Assessable learning outcomes:
Students should be able to: describe the chemistry of the clean troposphere and stratosphere and how the two regions interact; describe the effect that Man has on the chemistry of the atmosphere; answer simple quantitative questions about atmospheric chemistry; explain qualitatively and quantitatively how absorbed radiation is dissipated and account in particular for its chemical consequences; be able to apply physical chemistry to biochemical problems; understand advanced spectroscopic methods;

Additional outcomes:
Students will improve their IT skills.

Outline content:
R J Green (10) Biophysical Chemistry
Application of Physical Chemistry to Biochemical problems. Exploration of the physical and chemical basis of biological processes; topics will include chemical kinetics and enzymes, membrane potentials; thermodynamics of protein folding
G Marston (5) Atmospheric Chemistry
This course begins by considering the interactions between that atmosphere and the rest of the Earth system, moving on to the chemistry of the unpolluted atmosphere. The chemistries of the individual regions of the atmosphere are discussed in separate lectures, but emphasis is placed on understanding how these regions interact. Man's impact on the atmosphere is described and it is shown that the chemistry of the polluted atmosphere is often a grotesque distortion of natural atrnospheric chemistry.
P. Hollins (5) Advanced Spectroscopy
Potential energy curves for diatomic molecules. Term symbols for diatomic molecules. Selection rules. The Franck Condon principle. Dissociation energies. Birge-Spooner extrapolation. Ro-vibronic transitions. Selection rules. P(Q)R structure of bands. Band heads

Brief description of teaching and learning methods:
Twenty one-hour lectures backed up with three tutorials.

Contact hours:

Assessment:
Coursework
Students will attend tutorials and workshops on the material covered in this module.
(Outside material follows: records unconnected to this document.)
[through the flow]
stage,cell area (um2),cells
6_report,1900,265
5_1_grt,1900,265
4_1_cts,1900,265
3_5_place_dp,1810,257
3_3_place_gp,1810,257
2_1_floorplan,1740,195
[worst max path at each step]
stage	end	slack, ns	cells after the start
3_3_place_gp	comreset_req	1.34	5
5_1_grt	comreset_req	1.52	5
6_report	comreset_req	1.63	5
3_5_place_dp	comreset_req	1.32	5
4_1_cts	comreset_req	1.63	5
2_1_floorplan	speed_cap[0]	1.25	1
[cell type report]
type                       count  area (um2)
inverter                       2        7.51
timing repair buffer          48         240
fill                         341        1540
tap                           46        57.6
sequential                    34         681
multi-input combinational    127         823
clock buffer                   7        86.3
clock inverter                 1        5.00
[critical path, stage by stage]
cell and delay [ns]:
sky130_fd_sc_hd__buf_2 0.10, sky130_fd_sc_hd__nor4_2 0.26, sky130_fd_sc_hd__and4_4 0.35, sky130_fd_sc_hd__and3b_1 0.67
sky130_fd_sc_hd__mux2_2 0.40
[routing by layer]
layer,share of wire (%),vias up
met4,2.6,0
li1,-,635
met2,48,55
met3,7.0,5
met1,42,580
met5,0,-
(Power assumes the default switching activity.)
==> config.mk <==
export PLATFORM = sky130hd
export DESIGN_NAME = i2c_scl_timebase
export DESIGN_NICKNAME = d
export VERILOG_FILES = /design/src/rtl/scl_timebase_pkg.sv /design/src/rtl/scl_down_stage.sv /design/src/rtl/scl_phase_gen.sv /design/src/rtl/i2c_scl_timebase.sv
export SDC_FILE = /design/constraint.sdc
export NUM_CORES = 1
export LEC_CHECK = 0
export CAP_MARGIN = 20
export CORE_UTILIZATION = 45
export CTS_BUF_LIST = sky130_fd_sc_hd__clkbuf_16
export DETAILED_ROUTE_END_ITERATION = 12
export DONT_BUFFER_PORTS = 1
export HOLD_SLACK_MARGIN = 0.12
export PLACE_DENSITY = 0.7
export SETUP_SLACK_MARGIN = 0.1
export SLEW_MARGIN = 20
export SYNTH_ARGS = -nofsm -noshare
export SYNTH_HDL_FRONTEND = slang
export SYNTH_SLANG_ARGS = --single-unit
export TNS_END_PERCENT = 10
==> constraint.sdc <==
create_clock -name clk -period 2.7 [get_ports clk]
set_clock_uncertainty 0.2 [all_clocks]
set_input_delay 0.27 -clock clk [delete_from_list [all_inputs] [get_ports clk]]
set_output_delay 0.27 -clock clk [all_outputs]
set_load 0.005 [all_outputs]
Attendance is compulsory at both but only the former will contribute to the assessment of this unit.
Relative percentage of coursework: Written work 5 %
Examinations
One one-hour written paper.
Requirements for a pass
A mark of 40% overall.
Reassessment arrangements
Re-examination will take place in the September following final examinations, for the examinable component only, when a student has failed the programme overall.